It is generally accepted that both randomness and frustration of magnetic moments are essential to produce the spin glass state.^[9] As for U(Ga_0.95Mn_0.05)₃, the magnetic U atoms form a fully periodic lattice, the 3d half-filled Mn atom and non-magnetic Ga atom randomly occupy the ligand site. The disorders of Mn and Ga atoms in the lattice can destroy the long-range magnetic correlation between U atoms and introduce individual spins or spin clusters with net magnetic moments by the local RKKY interaction.

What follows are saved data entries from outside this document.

File: config.mk
export PLATFORM = sky130hd
export DESIGN_NAME = alu_cmd_driver
export DESIGN_NICKNAME = d
export VERILOG_FILES = /design/src/rtl/alu_pkg.sv /design/src/rtl/alu_cmd_driver.sv
export SDC_FILE = /design/constraint.sdc
export NUM_CORES = 1
export LEC_CHECK = 0
export BUFFER_PORTS_ARGS = -buffer_cell sky130_fd_sc_hd__buf_2
export CAP_MARGIN = 10
export CORE_ASPECT_RATIO = 1.4
export CORE_MARGIN = 2
export CORE_UTILIZATION = 25
export CTS_CLUSTER_DIAMETER = 100
export DETAILED_ROUTE_END_ITERATION = 10
export SLEW_MARGIN = 40
export SYNTH_ARGS = -nofsm -noshare
export SYNTH_HDL_FRONTEND = slang
export SYNTH_SLANG_ARGS = --single-unit
File: constraint.sdc
create_clock -name clk -period 2.6 [get_ports clk]
set_clock_uncertainty 0.15 [all_clocks]
set_input_delay 0.52 -clock clk [delete_from_list [all_inputs] [get_ports clk]]
set_output_delay 0.52 -clock clk [all_outputs]
set_load 0.02 [all_outputs]
File: src/rtl/alu_pkg.sv
// Shared ALU definitions: opcode encoding, default widths and the command driver FSM states.
package alu_pkg;

    localparam int DEF_DATA_IN_WIDTH  = 32;
    localparam int DEF_OP_CODE_WIDTH  = 4;
    localparam int DEF_DATA_OUT_WIDTH = 64;
    localparam int DEF_ALU_LATENCY    = 1;
    localparam int DEF_TAG_WIDTH      = 4;

    typedef enum logic [3:0] {
        ALU_ADD   = 4'b0000,
        ALU_SUB   = 4'b0001,
        ALU_MUL   = 4'b0010,
        ALU_DIV   = 4'b0011,
        ALU_SLL_A = 4'b0100,
        ALU_SRL_A = 4'b0101,
        ALU_SLL_B = 4'b0110,
        ALU_SRL_B = 4'b0111,
        ALU_AND   = 4'b1000,
        ALU_OR    = 4'b1001,
        ALU_XOR   = 4'b1010,
        ALU_NAND  = 4'b1011,
        ALU_NOR   = 4'b1100,
        ALU_XNOR  = 4'b1101,
        ALU_GT    = 4'b1110,
        ALU_LT    = 4'b1111
    } alu_op_e;

    typedef enum logic [1:0] {
        IDLE = 2'd0,
        WAIT = 2'd1,
        RESP = 2'd2
    } drv_state_e;

endpackage

File: src/rtl/alu_cmd_driver.sv
// Command front end for the scalar ALU: holds one command on the ALU inputs, waits out the
// ALU's registered latency, then returns the captured result with its tag.
module alu_cmd_driver
    import alu_pkg::*;
#(
    parameter int DATA_IN_WIDTH  = DEF_DATA_IN_WIDTH,
    parameter int OP_CODE_WIDTH  = DEF_OP_CODE_WIDTH,
    parameter int DATA_OUT_WIDTH = DEF_DATA_OUT_WIDTH,
    parameter int ALU_LATENCY    = DEF_ALU_LATENCY,
    parameter int TAG_WIDTH      = DEF_TAG_WIDTH
) (
    input  logic                      clk,
    input  logic                      rst,
    input  logic                      cmd_valid,
    output logic                      cmd_ready,
    input  logic [OP_CODE_WIDTH-1:0]  cmd_op,
    input  logic [DATA_IN_WIDTH-1:0]  cmd_a,
    input  logic [DATA_IN_WIDTH-1:0]  cmd_b,
    input  logic [TAG_WIDTH-1:0]      cmd_tag,
    output logic [OP_CODE_WIDTH-1:0]  alu_op_code,
    output logic [DATA_IN_WIDTH-1:0]  alu_scalar_a,
    output logic [DATA_IN_WIDTH-1:0]  alu_scalar_b,
    input  logic [DATA_OUT_WIDTH-1:0] alu_result,
    output logic                      rsp_valid,
    input  logic                      rsp_ready,
    output logic [DATA_OUT_WIDTH-1:0] rsp_data,
    output logic [TAG_WIDTH-1:0]      rsp_tag,
    output logic                      rsp_div_zero,
    output logic [15:0]               ops_done
);

    localparam int LAT_W = $clog2(ALU_LATENCY + 1);

    drv_state_e       state, state_nxt;
    logic [LAT_W-1:0] lat_cnt;
    logic             cmd_fire;
    logic             rsp_fire;
    logic             lat_done;

    assign cmd_fire = cmd_valid && cmd_ready;
    assign rsp_fire = rsp_valid && rsp_ready;
    assign lat_done = (state == WAIT) && (lat_cnt == '0);

    always_ff @(posedge clk) begin
        if (rst) state <= IDLE;
        else     state <= state_nxt;
    end

    always_comb begin
        state_nxt = state;
        cmd_ready = 1'b0;
        rsp_valid = 1'b0;
        case (state)
            IDLE: begin
                cmd_ready = 1'b1;
                if (cmd_valid) state_nxt = WAIT;
            end
            WAIT: begin
                if (lat_cnt == '0) state_nxt = RESP;
            end
            RESP: begin
                rsp_valid = 1'b1;
                if (rsp_ready) state_nxt = IDLE;
            end
            default: state_nxt = IDLE;
        endcase
    end

    // ALU inputs only change on accept, so alu_result is stable through WAIT and RESP.
    always_ff @(posedge clk) begin
        if (rst) begin
            alu_op_code  <= '0;
            alu_scalar_a <= '0;
            alu_scalar_b <= '0;
            rsp_tag      <= '0;
            rsp_div_zero <= 1'b0;
            lat_cnt      <= '0;
        end else if (cmd_fire) begin
            alu_op_code  <= cmd_op;
            alu_scalar_a <= cmd_a;
            alu_scalar_b <= cmd_b;
            rsp_tag      <= cmd_tag;
            rsp_div_zero <= (cmd_op == OP_CODE_WIDTH'(ALU_DIV)) && (cmd_b == '0);
            lat_cnt      <= LAT_W'(ALU_LATENCY);
        end else if (state == WAIT && lat_cnt != '0) begin
            lat_cnt <= lat_cnt - 1'b1;
        end
    end

    always_ff @(posedge clk) begin
        if (rst) begin
            rsp_data <= '0;
            ops_done <= '0;
        end else begin
            if (lat_done) rsp_data <= alu_result;
            if (rsp_fire) ops_done <= ops_done + 16'd1;
        end
    end

endmodule
Word level (Yosys, flattened, before mapping)
Index checks and enable logic that the tools add are counted.
{ "word_totals": {"register_bits": 156, "input_bits": 140, "output_inout_bits": 155, "wordCells": 35} }
{ "classes": {"n_addsub": 2, "eq_ne": 6, "muxes": 8, "bitwise_logic": 1, "n_reduce_logical": 9} }
{ "op_table": {"columns": ["op", "count"], "rows": [
  ["zero test 32 bit", 1],
  ["adder 16 x 1 -> 16 bit (second input constant)", 1],
  ["two-way mux 2 bit", 3],
  ["inequality test 2 bit (second input constant)", 3],
  ["one-hot mux 2 bit (3 select lines)", 1],
  ["logical AND 1 bit", 5],
  ["== test 4 x 2 -> 1 bit (second input constant)", 1],
  ["two-way mux 1 bit", 4],
  ["AND reduction 3 bit", 1],
  ["== test 2 x 1 -> 1 bit (second input constant)", 1],
  ["== test 2 bit (second input constant)", 1],
  ["zero test 2 bit", 1],
  ["nonzero test 2 bit", 1],
  ["NOT 1 bit", 1],
  ["subtractor 1 bit (second input constant)", 1]
]} }

Depth between registers and ports, before layout
Gate-level depths: netlist (run 1).
{ "logic_depth": {"ltp_word": 4, "depth_mapped": 7, "mapped_depth_nobuf": 5} }

Worst setup path before layout (run 1)
Ideal clock, no wire load.
{ "synth_timing": {"kind": "reg-to-reg", "start": "register ops_done[0]", "end": "register ops_done[12]", "setup_ns": 0.070, "arrival_ns": 1.716, "required_time_ns": 2.380, "setup_slack_ns": 0.664, "stages_incl_launch_ff": 6, "path_buffers": 0, "period_less_slack_ns": 1.936, "cell_sequence": "dfxtp_1 -> ha_1 -> inv_1 -> or4_4 -> or3_1 -> a21oi_1"} }
{ "synth_via": {"elab_chain_len": 1} }
{ "synth_rtl": {"columns": ["item", "line", "rtl"], "rows": [
  ["from (decl)", "alu_cmd_driver.sv:29", "output logic [15:0] ops_done"],
  ["from (signal assigned)", "alu_cmd_driver.sv:96", "if (rsp_fire) ops_done <= ops_done + 16'd1;"],
  ["adder 16 x 1 -> 16 bit", "alu_cmd_driver.sv:96", null]
]} }
Every way passes these cells.
A chain may end at the register's enable or synchronous reset.

Worst setup path after layout (run 1)
{ "layout_timing": {"start": "register state[1]", "end": "output port rsp_valid"} }
{ "layout_via": {"elab_chain_len": 2} }
{ "layout_rtl": {"columns": ["item", "line", "rtl"], "rows": [
  ["from (decl)", "alu_cmd_driver.sv:34", "drv_state_e state, state_nxt;"],
  ["from (signal assigned)", "alu_cmd_driver.sv:46", "else state <= state_nxt;"],
  ["== test 2 bit", "alu_cmd_driver.sv:53", "case (state)"],
  ["two-way mux 1 bit", "alu_cmd_driver.sv:53", null],
  ["to (decl)", "alu_cmd_driver.sv:24", "output logic rsp_valid,"]
]} }
Every way passes these cells.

In addition, the Mn atom may have a local magnetic moment which has not been completely screened by the conduction electrons in this compound. Within one layer, U atoms and Mn atoms may form triangles of the nearest neighbors and no single configuration of the spins is extraordinarily favored. Therefore, the combination of the site randomness of Ga/Mn ions and frustration of magnetic moments resulting from the competing ferromagnetic and antiferromagnetic interactions between U ions easily leads to the randomly distributed spin-clusters in U(Ga_0.95Mn_0.05)₃.

The ac and dc magnetic susceptibilities, isothermal magnetization, and specific-heat data of U(Ga_0.95Mn_0.05)₃ single crystal provide conclusive evidence of SCG behavior below the characteristic freezing temperature T_f = 41.7 K. Irreversible magnetism behaviors in ZFC and FC, and a frequency-dependent anomaly in the ac susceptibility reveal a spin-glass behavior with a freezing temperature T_f. The sharp increase in dc susceptibility, a small jump at the very small field in the isothermal magnetization below T_m and no anomaly in the specific heat support the presence of clusters with frozen moments. We deem that the disorders of Mn and Ga atoms in the crystal lattice and frustration of magnetic moments lead to the random distribution of spin-clusters below T_f.